Data excerpts
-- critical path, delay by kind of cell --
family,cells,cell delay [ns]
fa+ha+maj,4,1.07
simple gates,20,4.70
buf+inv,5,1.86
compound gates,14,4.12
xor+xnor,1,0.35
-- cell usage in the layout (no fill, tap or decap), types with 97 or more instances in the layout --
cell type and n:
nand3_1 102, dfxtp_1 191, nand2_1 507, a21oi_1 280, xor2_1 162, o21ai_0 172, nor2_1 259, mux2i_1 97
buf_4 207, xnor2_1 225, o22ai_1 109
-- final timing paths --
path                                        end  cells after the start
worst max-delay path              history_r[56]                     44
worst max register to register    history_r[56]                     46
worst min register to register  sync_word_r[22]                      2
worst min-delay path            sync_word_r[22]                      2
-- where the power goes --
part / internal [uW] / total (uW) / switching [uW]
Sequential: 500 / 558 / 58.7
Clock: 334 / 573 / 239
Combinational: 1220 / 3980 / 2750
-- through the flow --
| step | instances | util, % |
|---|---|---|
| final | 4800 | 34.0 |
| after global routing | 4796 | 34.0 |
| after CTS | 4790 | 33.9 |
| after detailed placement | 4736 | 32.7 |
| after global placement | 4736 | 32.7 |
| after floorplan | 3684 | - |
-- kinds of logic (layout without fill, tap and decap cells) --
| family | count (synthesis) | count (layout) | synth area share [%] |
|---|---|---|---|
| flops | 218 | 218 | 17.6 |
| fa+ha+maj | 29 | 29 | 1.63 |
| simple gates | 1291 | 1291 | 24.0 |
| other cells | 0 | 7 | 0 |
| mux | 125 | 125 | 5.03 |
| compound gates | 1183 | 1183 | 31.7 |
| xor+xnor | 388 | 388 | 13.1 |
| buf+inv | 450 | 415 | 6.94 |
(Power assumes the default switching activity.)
**src/rtl/ogr_pkg.sv**
```systemverilog
// ogr_pkg: shared types and constants for the occupancy grid ray update block
// used by ogr_front, ogr_queue, ogr_back and the top level; depends on nothing
package ogr_pkg;

  localparam int POS_W      = 32;
  localparam int ANG_W      = 16;
  localparam int DIST_W     = 32;
  localparam int CS_W       = 21;
  localparam int RANGE_W    = 25;
  localparam int IDX_W      = 7;
  localparam int CNT_W      = 16;
  localparam int LVL_W      = 4;
  localparam int TRIG_W     = 17;
  localparam int STEP_W     = 39;
  localparam int HOFF_W     = 28;
  localparam int CFG_IDX_W  = 8;
  localparam int CFG_DATA_W = 32;
  localparam int MA_W       = 27;
  localparam int MB_W       = 18;
  localparam int MP_W       = MA_W + MB_W;

  localparam logic [CS_W-1:0]    CS_RESET    = 21'd6554;
  localparam logic [RANGE_W-1:0] RANGE_RESET = 25'd327680;

  localparam logic [LVL_W-1:0] LEVEL_MAX = 4'd10;
  localparam logic [LVL_W-1:0] HIT_STEP  = 4'd4;
  localparam logic [LVL_W-1:0] OCC_LIMIT = 4'd5;

  localparam logic [CFG_IDX_W-1:0] CFG_CELL_SIZE    = 8'd0;
  localparam logic [CFG_IDX_W-1:0] CFG_SENSOR_RANGE = 8'd1;

  localparam logic MODE_SCAN = 1'b0;
  localparam logic MODE_READ = 1'b1;

  // one classified item handed from front to back
  typedef struct packed {
    logic               mode;
    logic [POS_W-1:0]   pos_x;
    logic [POS_W-1:0]   pos_y;
    logic [CS_W-1:0]    cell_size;
    logic [RANGE_W-1:0] limit;
    logic               hit;
    logic [STEP_W-1:0]  step_x;
    logic [STEP_W-1:0]  step_y;
    logic [HOFF_W-1:0]  hoff_x;
    logic [HOFF_W-1:0]  hoff_y;
    logic [IDX_W-1:0]   cell_row;
    logic [IDX_W-1:0]   cell_col;
  } desc_t;

  // queue status seen by its two sides
  typedef struct packed {
    logic full;
    logic empty;
  } q_stat_t;

  typedef enum logic [1:0] {
    F_IDLE,
    F_CALC,
    F_PUSH
  } front_state_t;

  typedef enum logic [3:0] {
    B_CLEAR,
    B_IDLE,
    B_RD_WAIT,
    B_SAMPLE,
    B_CHECK,
    B_DIV,
    B_RMW_RD,
    B_RMW_WR,
    B_NEXT,
    B_DONE
  } back_state_t;

endpackage

```
**src/rtl/ogr_front.sv**
```systemverilog
// ogr_front: accepts items, works out ray trig, step products and hit offsets
// on one shared multiplier, and pushes a descriptor; uses ogr_pkg
module ogr_front (
  input  logic                         clk,
  input  logic                         rst_n,
  input  logic                         in_valid,
  output logic                         in_stall,
  input  logic                         in_mode,
  input  logic [ogr_pkg::POS_W-1:0]    in_pos_x,
  input  logic [ogr_pkg::POS_W-1:0]    in_pos_y,
  input  logic [ogr_pkg::ANG_W-1:0]    in_heading,
  input  logic [ogr_pkg::ANG_W-1:0]    in_bearing,
  input  logic [ogr_pkg::DIST_W-1:0]   in_range_reading,
  input  logic [ogr_pkg::IDX_W-1:0]    in_cell_row,
  input  logic [ogr_pkg::IDX_W-1:0]    in_cell_col,
  input  logic [ogr_pkg::CS_W-1:0]     cell_size,
  input  logic [ogr_pkg::RANGE_W-1:0]  sensor_range,
  input  logic                         clear_busy,
  input  ogr_pkg::q_stat_t             q_stat,
  output logic                         q_push,
  output ogr_pkg::desc_t               q_data
);

  localparam logic [3:0] LAST_STEP = 4'd11;

  ogr_pkg::front_state_t state_r, state_nxt;

  logic                        mode_r;
  logic [ogr_pkg::POS_W-1:0]   px_r, py_r;
  logic [ogr_pkg::ANG_W-1:0]   ang_r;
  logic [ogr_pkg::CS_W-1:0]    cs_r;
  logic [ogr_pkg::RANGE_W-1:0] limit_r;
  logic                        hit_r;
  logic [ogr_pkg::IDX_W-1:0]   row_r, col_r;
  logic [3:0]                  step_r;
  logic [15:0]                 t_r, u_r;
  logic [16:0]                 w_r;
  logic [ogr_pkg::TRIG_W-1:0]  sv_r, cv_r;
  logic [ogr_pkg::STEP_W-1:0]  stx_r, sty_r;
  logic [ogr_pkg::HOFF_W-1:0]  hox_r, hoy_r;

  logic                        accept;
  logic [ogr_pkg::ANG_W-1:0]   ang_sel;
  logic [14:0]                 xq, arg;
  logic [15:0]                 t_c;
  logic [16:0]                 s17, sc;
  logic [ogr_pkg::TRIG_W-1:0]  trig_v;
  logic signed [ogr_pkg::MA_W-1:0] ma;
  logic signed [ogr_pkg::MB_W-1:0] mb;
  logic signed [ogr_pkg::MP_W-1:0] mp;
  logic                        hit_c;

  assign in_stall = (state_r != ogr_pkg::F_IDLE) || clear_busy;
  assign accept   = in_valid && !in_stall;
  assign hit_c    = (in_range_reading != '0) &&
                    (in_range_reading <= ogr_pkg::DIST_W'(sensor_range));

  // quarter-wave argument; cos runs on angle plus a quarter turn
  always_comb begin
    ang_sel = (step_r < 4'd4) ? ang_r : ang_r + 16'd16384;
    xq      = {1'b0, ang_sel[13:0]};
    arg     = ang_sel[14] ? 15'd16384 - xq : xq;
    t_c     = {arg, 1'b0};
  end

  always_comb begin
    ma = '0;
    mb = '0;
    if (step_r < 4'd8) begin
      case (step_r[1:0])
        2'd0: begin
          ma = $signed({11'b0, t_c});
          mb = $signed({2'b0, t_c});
        end
        2'd1: begin
          ma = 27'sd2320;
          mb = $signed({2'b0, u_r});
        end
        2'd2: begin
          ma = $signed({10'b0, 17'd21024 - w_r});
          mb = $signed({2'b0, u_r});
        end
        default: begin
          ma = $signed({10'b0, w_r});
          mb = $signed({2'b0, t_r});
        end
      endcase
    end else begin
      case (step_r)
        4'd8: begin
          ma = $signed({6'b0, cs_r});
          mb = $signed({cv_r[16], cv_r});
        end
        4'd9: begin
          ma = $signed({6'b0, cs_r});
          mb = $signed({sv_r[16], sv_r});
        end
        4'd10: begin
          ma = $signed({2'b0, limit_r});
          mb = $signed({cv_r[16], cv_r});
        end
        default: begin
          ma = $signed({2'b0, limit_r});
          mb = $signed({sv_r[16], sv_r});
        end
      endcase
    end
    mp = ma * mb;
  end

  always_comb begin
    s17    = mp[31:15];
    sc     = (s17 > 17'd32767) ? 17'd32767 : s17;
    trig_v = ang_sel[15] ? 17'd0 - sc : sc;
  end

  always_comb begin
    state_nxt = state_r;
    q_push    = 1'b0;
    case (state_r)
      ogr_pkg::F_IDLE: begin
        if (accept) begin
          state_nxt = (in_mode == ogr_pkg::MODE_READ) ? ogr_pkg::F_PUSH : ogr_pkg::F_CALC;
        end
      end
      ogr_pkg::F_CALC: begin
        if (step_r == LAST_STEP) state_nxt = ogr_pkg::F_PUSH;
      end
      ogr_pkg::F_PUSH: begin
        if (!q_stat.full) begin
          q_push    = 1'b1;
          state_nxt = ogr_pkg::F_IDLE;
        end
      end
      default: state_nxt = ogr_pkg::F_IDLE;
    endcase
  end

  always_ff @(posedge clk) begin
    if (!rst_n) begin
      state_r <= ogr_pkg::F_IDLE;
      step_r  <= '0;
    end else begin
      state_r <= state_nxt;
      if (accept) step_r <= '0;
      else if (state_r == ogr_pkg::F_CALC) step_r <= step_r + 4'd1;
    end
  end

  always_ff @(posedge clk) begin
    if (accept) begin
      mode_r  <= in_mode;
      px_r    <= in_pos_x;
      py_r    <= in_pos_y;
      ang_r   <= in_heading + in_bearing;
      cs_r    <= (cell_size == '0) ? ogr_pkg::CS_W'(1) : cell_size;
      hit_r   <= hit_c;
      limit_r <= hit_c ? in_range_reading[ogr_pkg::RANGE_W-1:0] : sensor_range;
      row_r   <= in_cell_row;
      col_r   <= in_cell_col;
    end
    if (state_r == ogr_pkg::F_CALC) begin
      if (step_r < 4'd8) begin
        case (step_r[1:0])
          2'd0: begin
            u_r <= mp[30:15];
            t_r <= t_c;
          end
          2'd1: w_r <= mp[31:15];
          2'd2: w_r <= 17'd51472 - mp[31:15];
          default: begin
            if (step_r[2]) cv_r <= trig_v;
            else sv_r <= trig_v;
          end
        endcase
      end else begin
        case (step_r)
          4'd8:    stx_r <= mp[ogr_pkg::STEP_W-1:0];
          4'd9:    sty_r <= mp[ogr_pkg::STEP_W-1:0];
          4'd10:   hox_r <= mp[ogr_pkg::HOFF_W+14:15];
          default: hoy_r <= mp[ogr_pkg::HOFF_W+14:15];
        endcase
      end
    end
  end

  always_comb begin
    q_data.mode      = mode_r;
    q_data.pos_x     = px_r;
    q_data.pos_y     = py_r;
    q_data.cell_size = cs_r;
    q_data.limit     = limit_r;
    q_data.hit       = hit_r;
    q_data.step_x    = stx_r;
    q_data.step_y    = sty_r;
    q_data.hoff_x    = hox_r;
    q_data.hoff_y    = hoy_r;
    q_data.cell_row  = row_r;
    q_data.cell_col  = col_r;
  end

endmodule

```
<file path="config.mk">
export PLATFORM = sky130hd
export DESIGN_NAME = ogr_queue
export DESIGN_NICKNAME = d
export VERILOG_FILES = /design/src/rtl/ogr_pkg.sv /design/src/rtl/ogr_queue.sv
export SDC_FILE = /design/constraint.sdc
export NUM_CORES = 1
export LEC_CHECK = 0
export BUFFER_PORTS_ARGS = -buffer_cell sky130_fd_sc_hd__buf_2
export CORE_UTILIZATION = 25
export DETAILED_ROUTE_END_ITERATION = 10
export MAX_ROUTING_LAYER = met4
export PLACE_DENSITY = 0.47
export SYNTH_ARGS = -nofsm -noshare
export SYNTH_HDL_FRONTEND = slang
export SYNTH_SLANG_ARGS = --single-unit
</file>
<file path="constraint.sdc">
create_clock -name clk -period 44.4 [get_ports clk]
set_input_delay 8.88 -clock clk [delete_from_list [all_inputs] [get_ports clk]]
set_output_delay 8.88 -clock clk [all_outputs]
set_load 0.1 [all_outputs]
</file>
<file path="src/rtl/ogr_pkg.sv">
// ogr_pkg: shared types and constants for the occupancy grid ray update block
// used by ogr_front, ogr_queue, ogr_back and the top level; depends on nothing
package ogr_pkg;

  localparam int POS_W      = 32;
  localparam int ANG_W      = 16;
  localparam int DIST_W     = 32;
  localparam int CS_W       = 21;
  localparam int RANGE_W    = 25;
  localparam int IDX_W      = 7;
  localparam int CNT_W      = 16;
  localparam int LVL_W      = 4;
  localparam int TRIG_W     = 17;
  localparam int STEP_W     = 39;
  localparam int HOFF_W     = 28;
  localparam int CFG_IDX_W  = 8;
  localparam int CFG_DATA_W = 32;
  localparam int MA_W       = 27;
  localparam int MB_W       = 18;
  localparam int MP_W       = MA_W + MB_W;

  localparam logic [CS_W-1:0]    CS_RESET    = 21'd6554;
  localparam logic [RANGE_W-1:0] RANGE_RESET = 25'd327680;

  localparam logic [LVL_W-1:0] LEVEL_MAX = 4'd10;
  localparam logic [LVL_W-1:0] HIT_STEP  = 4'd4;
  localparam logic [LVL_W-1:0] OCC_LIMIT = 4'd5;

  localparam logic [CFG_IDX_W-1:0] CFG_CELL_SIZE    = 8'd0;
  localparam logic [CFG_IDX_W-1:0] CFG_SENSOR_RANGE = 8'd1;

  localparam logic MODE_SCAN = 1'b0;
  localparam logic MODE_READ = 1'b1;

  // one classified item handed from front to back
  typedef struct packed {
    logic               mode;
    logic [POS_W-1:0]   pos_x;
    logic [POS_W-1:0]   pos_y;
    logic [CS_W-1:0]    cell_size;
    logic [RANGE_W-1:0] limit;
    logic               hit;
    logic [STEP_W-1:0]  step_x;
    logic [STEP_W-1:0]  step_y;
    logic [HOFF_W-1:0]  hoff_x;
    logic [HOFF_W-1:0]  hoff_y;
    logic [IDX_W-1:0]   cell_row;
    logic [IDX_W-1:0]   cell_col;
  } desc_t;

  // queue status seen by its two sides
  typedef struct packed {
    logic full;
    logic empty;
  } q_stat_t;

  typedef enum logic [1:0] {
    F_IDLE,
    F_CALC,
    F_PUSH
  } front_state_t;

  typedef enum logic [3:0] {
    B_CLEAR,
    B_IDLE,
    B_RD_WAIT,
    B_SAMPLE,
    B_CHECK,
    B_DIV,
    B_RMW_RD,
    B_RMW_WR,
    B_NEXT,
    B_DONE
  } back_state_t;

endpackage

</file>
<file path="src/rtl/ogr_queue.sv">
// ogr_queue: two-entry descriptor queue between front and back
// uses ogr_pkg for the descriptor and status types
module ogr_queue (
  input  logic             clk,
  input  logic             rst_n,
  input  logic             push,
  input  ogr_pkg::desc_t   push_data,
  input  logic             pop,
  output ogr_pkg::desc_t   pop_data,
  output ogr_pkg::q_stat_t stat
);

  ogr_pkg::desc_t entry_r [2];
  logic       wr_ptr_r, rd_ptr_r;
  logic [1:0] count_r;

  assign stat.full  = (count_r == 2'd2);
  assign stat.empty = (count_r == 2'd0);
  assign pop_data   = entry_r[rd_ptr_r];

  always_ff @(posedge clk) begin
    if (!rst_n) begin
      wr_ptr_r <= 1'b0;
      rd_ptr_r <= 1'b0;
      count_r  <= 2'd0;
    end else begin
      if (push) wr_ptr_r <= ~wr_ptr_r;
      if (pop) rd_ptr_r <= ~rd_ptr_r;
      case ({push, pop})
        2'b10:   count_r <= count_r + 2'd1;
        2'b01:   count_r <= count_r - 2'd1;
        default: count_r <= count_r;
      endcase
    end
  end

  always_ff @(posedge clk) begin
    if (push) entry_r[wr_ptr_r] <= push_data;
  end

endmodule

</file>
==> results of run 1 <==
## layout make-up
type,count,area (sq um)
Multi-Input combinational cell,276,3800
Sequential cell,525,15700
Inverter,1,3.75
Antenna cell,8,20.0
Clock inverter,23,315
Clock buffer,77,1540
Tap cell,1040,1300
Timing Repair Buffer,535,2720
Fill cell,7579,52400
File: src/rtl/core/qppl_pkg.sv
// ----------------------------------------------------------------------------
// qppl_pkg: shared definitions for the quadrature PI position loop
// Field widths, event and register codes, reset values and the queue status.
// ----------------------------------------------------------------------------
package qppl_pkg;

    // Event codes
    localparam logic [1:0] MODE_A_EDGE = 2'd0;
    localparam logic [1:0] MODE_B_EDGE = 2'd1;
    localparam logic [1:0] MODE_TICK   = 2'd2;
    localparam logic [1:0] MODE_UNUSED = 2'd3;

    // Configuration register indexes
    localparam logic [1:0] CFG_PROP_GAIN     = 2'd0;
    localparam logic [1:0] CFG_INTEGRAL_GAIN = 2'd1;

    // Field widths
    localparam int MODE_W      = 2;
    localparam int REF_W       = 11;
    localparam int MAG_W       = 8;
    localparam int POS_OUT_W   = 24;
    localparam int PROP_GAIN_W = 16;
    localparam int INT_GAIN_W  = 24;
    localparam int CFG_IDX_W   = 2;
    localparam int CFG_DATA_W  = 24;

    // Reset values of the gains: 10.0 in Q8.8, about 0.0001 in Q0.24
    localparam logic [PROP_GAIN_W-1:0] PROP_GAIN_RESET = 16'd2560;
    localparam logic [INT_GAIN_W-1:0]  INT_GAIN_RESET  = 24'd1678;

    // The drive sum is kept in units of 2^-26; P term carries 2^-10
    localparam int DRIVE_FRAC_W = 26;
    localparam int PTERM_SHIFT  = 16;

    // Defaults of the top-level parameters
    localparam int DEFAULT_POSITION_BITS = 24;
    localparam int DEFAULT_SUM_BITS      = 40;

    // Depth of the queue between front and back
    localparam int QUEUE_DEPTH = 4;

    typedef struct packed {
        logic full;
        logic empty;
    } t_q_status;

endpackage
**config.mk**
```make
export PLATFORM = sky130hd
export DESIGN_NAME = fir_mac
export DESIGN_NICKNAME = d
export VERILOG_FILES = /design/src/design/fir_filter_circular_macros.svh /design/src/design/fir_pkg.sv /design/src/design/fir_mac.sv
export SDC_FILE = /design/constraint.sdc
export NUM_CORES = 2
export LEC_CHECK = 0
export BUFFER_PORTS_ARGS = -buffer_cell sky130_fd_sc_hd__buf_4
export CAP_MARGIN = 25
export CORE_UTILIZATION = 62
export CTS_CLUSTER_DIAMETER = 30
export DETAILED_ROUTE_END_ITERATION = 8
export PLACE_DENSITY = 0.79
export SETUP_SLACK_MARGIN = 0.2
export SLEW_MARGIN = 15
export SYNTH_ARGS = -nofsm -noshare
export SYNTH_HDL_FRONTEND = slang
export SYNTH_SLANG_ARGS = --single-unit
export TNS_END_PERCENT = 1
```
**constraint.sdc**
```tcl
create_clock -name clk -period 19.9 [get_ports clk]
set_input_delay 1.99 -clock clk [delete_from_list [all_inputs] [get_ports clk]]
set_output_delay 1.99 -clock clk [all_outputs]
set_load 0.01 [all_outputs]
```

What to produce
Locate and copy each line in the data above that includes the word "compound".

Answer box
compound gates,14,4.12
| compound gates | 1183 | 1183 | 31.7 |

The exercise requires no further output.